Work item:
Retype every entry precisely and keep each line whole.

Supplied records: Begin

File: config.mk
export PLATFORM = sky130hd
export DESIGN_NAME = emst_ctrl
export DESIGN_NICKNAME = d
export VERILOG_FILES = /design/src/design/emst_pkg.sv /design/src/design/emst_ctrl.sv
export VERILOG_INCLUDE_DIRS = /design/src /design/src/design
export SDC_FILE = /design/constraint.sdc
export NUM_CORES = 1
export LEC_CHECK = 0
export BUFFER_PORTS_ARGS = -buffer_cell sky130_fd_sc_hd__clkbuf_2
export CAP_MARGIN = 20
export CORE_MARGIN = 5
export CORE_UTILIZATION = 44
export CTS_CLUSTER_DIAMETER = 40
export CTS_CLUSTER_SIZE = 14
export DETAILED_ROUTE_END_ITERATION = 8
export GPL_TIMING_DRIVEN = 0
export MAX_ROUTING_LAYER = met4
export SYNTH_ARGS = -nofsm -noshare
export SYNTH_HDL_FRONTEND = slang
export SYNTH_SLANG_ARGS = --single-unit
File: constraint.sdc
create_clock -name clk -period 4.9 [get_ports clk]
set_input_delay 1.225 -clock clk [delete_from_list [all_inputs] [get_ports clk]]
set_output_delay 1.225 -clock clk [all_outputs]
set_load 0.05 [all_outputs]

Supplied records: End

Task result:
File: config.mk
export PLATFORM = sky130hd
export DESIGN_NAME = emst_ctrl
export DESIGN_NICKNAME = d
export VERILOG_FILES = /design/src/design/emst_pkg.sv /design/src/design/emst_ctrl.sv
export VERILOG_INCLUDE_DIRS = /design/src /design/src/design
export SDC_FILE = /design/constraint.sdc
export NUM_CORES = 1
export LEC_CHECK = 0
export BUFFER_PORTS_ARGS = -buffer_cell sky130_fd_sc_hd__clkbuf_2
export CAP_MARGIN = 20
export CORE_MARGIN = 5
export CORE_UTILIZATION = 44
export CTS_CLUSTER_DIAMETER = 40
export CTS_CLUSTER_SIZE = 14
export DETAILED_ROUTE_END_ITERATION = 8
export GPL_TIMING_DRIVEN = 0
export MAX_ROUTING_LAYER = met4
export SYNTH_ARGS = -nofsm -noshare
export SYNTH_HDL_FRONTEND = slang
export SYNTH_SLANG_ARGS = --single-unit
File: constraint.sdc
create_clock -name clk -period 4.9 [get_ports clk]
set_input_delay 1.225 -clock clk [delete_from_list [all_inputs] [get_ports clk]]
set_output_delay 1.225 -clock clk [all_outputs]
set_load 0.05 [all_outputs]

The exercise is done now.